The mathematical model for free drugs (Eqns. 1-3 and Eq. 6) was solved for four limiting cases, introducing the contribution of one mechanism one at a time. Case1: In the absence of transport limitations, clearance, and binding (D→∞, t½→∞, R→0), doxorubicin decreased live cell density at 20 hours to 7.3% (Fig. 6A). A dose response curve for doxorubicin was obtained using these parameters (Fig. 6A, inset) that is identical to standard pharmacodynamic response curves obtained with monolayers54. Case2: To account for the rapid clearance rate of doxorubicin, t1/2 was set to 0.2 hrs27-30. After the initial decrease in live cell density for approximately 1 hour, there was no further decrease (Fig. 6B). At 20 hours, the live cell density was 91.3% (Fig. 6B). Case3: Transport limitations were introduced by setting the diffusivity to the experimentally determined value from above, D = 2.86×10−11 m2/s (Table 1). Contrary to expectation, limited transport enhanced the efficacy of doxorubicin and decreased the surviving cell fraction at 20 hours from 93.1% (Fig. 6B) to 83.1% (Fig. 6C). Case4: Finally, binding was taken into account by setting the binding constant to the measured value, R = 48.6 μM−1 (Table 1). Binding caused a significant increase in efficacy and decreased the surviving cell fraction to 34.2% (Fig. 6D).
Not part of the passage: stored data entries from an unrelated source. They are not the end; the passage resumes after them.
==> config.mk <==
export PLATFORM = sky130hd
export DESIGN_NAME = rom_word_fetch
export DESIGN_NICKNAME = d
export VERILOG_FILES = /design/src/rtl/rom_word_fetch.sv
export SDC_FILE = /design/constraint.sdc
export NUM_CORES = 1
export LEC_CHECK = 0
export CAP_MARGIN = 5
export CELL_PAD_IN_SITES_DETAIL_PLACEMENT = 0
export CELL_PAD_IN_SITES_GLOBAL_PLACEMENT = 2
export CORE_MARGIN = 3
export CORE_UTILIZATION = 27
export CTS_BUF_LIST = sky130_fd_sc_hd__clkbuf_2 sky130_fd_sc_hd__clkbuf_4 sky130_fd_sc_hd__clkbuf_8
export CTS_CLUSTER_SIZE = 16
export DETAILED_ROUTE_END_ITERATION = 10
export PLACE_DENSITY = 0.77
export SETUP_SLACK_MARGIN = 0.4
export SLEW_MARGIN = 20
export SYNTH_ARGS = -nofsm -noshare
export SYNTH_HDL_FRONTEND = slang
export SYNTH_SLANG_ARGS = --single-unit
==> constraint.sdc <==
create_clock -name clk -period 1.73 [get_ports clk]
set_input_delay 0.2595 -clock clk [delete_from_list [all_inputs] [get_ports clk]]
set_output_delay 0.2595 -clock clk [all_outputs]
set_load 0.05 [all_outputs]
==> src/rtl/rom_word_fetch.sv <==
// Instruction-fetch adapter in front of a 256x16 synchronous-read ROM.
// Assembles two halfword reads into a little-endian word and keeps the last fetched word.
module rom_word_fetch #(
  parameter int ADDR_W   = 32,
  parameter int ROM_AW   = 8,
  parameter int CACHE_EN = 1
) (
  input  logic              clk,
  input  logic              reset,
  input  logic              req_valid,
  output logic              req_ready,
  input  logic [ADDR_W-1:0] req_addr,
  output logic              resp_valid,
  input  logic              resp_ready,
  output logic [31:0]       resp_data,
  output logic              resp_err,
  output logic              rom_en,
  output logic [ROM_AW-1:0] rom_addr,
  input  logic [15:0]       rom_data,
  output logic [2:0]        dbg_state
);

  // Handshakes: a transfer happens on a rising clk edge where valid && ready are
  // both high; valid never depends on ready, and payload is held until the transfer.

  localparam int WI_W = ROM_AW - 1;

  typedef enum logic [2:0] {
    S_IDLE = 3'd0,
    S_LO   = 3'd1,
    S_HI   = 3'd2,
    S_CAP  = 3'd3,
    S_OUT  = 3'd4
  } state_t;

  state_t              state_q;
  logic [WI_W-1:0]     word_q;
  logic [WI_W-1:0]     tag_q;
  logic                buf_valid_q;
  logic [31:0]         buf_data_q;
  logic [15:0]         lo_q;
  logic [31:0]         resp_data_q;
  logic                resp_err_q;
  logic                rom_en_q;
  logic [ROM_AW-1:0]   rom_addr_q;

  logic [WI_W-1:0]     word_d;
  logic                err_d;
  logic                hit_d;

  always_comb begin
    word_d = req_addr[ROM_AW:2];
    err_d  = (req_addr[1:0] != 2'b00) || ((req_addr >> (ROM_AW + 1)) != '0);
    hit_d  = (CACHE_EN != 0) && buf_valid_q && (word_d == tag_q);
  end

  always_ff @(posedge clk) begin
    if (reset) begin
      state_q     <= S_IDLE;
      word_q      <= '0;
      tag_q       <= '0;
      buf_valid_q <= 1'b0;
      buf_data_q  <= '0;
      lo_q        <= '0;
      resp_data_q <= '0;
      resp_err_q  <= 1'b0;
      rom_en_q    <= 1'b0;
      rom_addr_q  <= '0;
    end else begin
      case (state_q)
        S_IDLE: begin
          if (req_valid) begin
            word_q <= word_d;
            if (err_d) begin
              resp_err_q  <= 1'b1;
              resp_data_q <= '0;
              state_q     <= S_OUT;
            end else if (hit_d) begin
              resp_err_q  <= 1'b0;
              resp_data_q <= buf_data_q;
              state_q     <= S_OUT;
            end else begin
              // Address the low halfword now so the ROM samples it at the end of LO.
              rom_en_q   <= 1'b1;
              rom_addr_q <= {word_d, 1'b0};
              state_q    <= S_LO;
            end
          end
        end
        S_LO: begin
          rom_addr_q <= {word_q, 1'b1};
          state_q    <= S_HI;
        end
        S_HI: begin
          lo_q     <= rom_data;
          rom_en_q <= 1'b0;
          state_q  <= S_CAP;
        end
        S_CAP: begin
          resp_data_q <= {rom_data, lo_q};
          resp_err_q  <= 1'b0;
          if (CACHE_EN != 0) begin
            buf_valid_q <= 1'b1;
            tag_q       <= word_q;
            buf_data_q  <= {rom_data, lo_q};
          end
          state_q <= S_OUT;
        end
        S_OUT: begin
          if (resp_ready) state_q <= S_IDLE;
        end
        default: state_q <= S_IDLE;
      endcase
    end
  end

  assign req_ready  = (state_q == S_IDLE);
  assign resp_valid = (state_q == S_OUT);
  assign resp_data  = resp_data_q;
  assign resp_err   = resp_err_q;
  assign rom_en     = rom_en_q;
  assign rom_addr   = rom_addr_q;
  assign dbg_state  = state_q;

endmodule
Figure 6. Effects of diffusion, binding, and clearance.
The contribution of diffusion, binding, and clearance to doxorubicin efficacy was estimated by solving the mathematical model for limiting cases. A. Pharmacodynamic response was predicted by eliminating transport, binding, and clearance. The drug killed cells at the maximum rate μdmax. Inset: Dose response curve for pharmacokinetic model of doxorubicin without transport or clearance. A0 is normalized doxorubicin dose. B. PK/PD response was predicted by introducing a clearance rate, t1/2 = 0.2 hours. Clearance reduced drug efficacy significantly. C. Effects of transport were predicted by introducing a nominal diffusivity, D = 2.86 × 10−11 m2/s. This improved the therapeutic response marginally by reducing the rate of drug wash out from tissue. D. Effects of binding were predicted by introducing a nominal drug binding constant, R = 48.6 μM−1. Binding improved therapeutic efficacy significantly. E. Limited diffusion can increase as well as decrease therapeutic response. An optimal diffusivity exists that maximizes therapeutic effect. Points i, ii, and iii are at reference diffusivities of 10−13, 10−11 and 10−9 m2/s, respectively. F. The interaction between diffusivity, D, and binding, R, is complex. Binding can enhance as well as reduce drug efficacy, depending on the value of diffusivity. Lines are plotted for diffusivities of (i) 10−13, (ii) 10−11 and (iii) 10−9 m2/s, as in (E).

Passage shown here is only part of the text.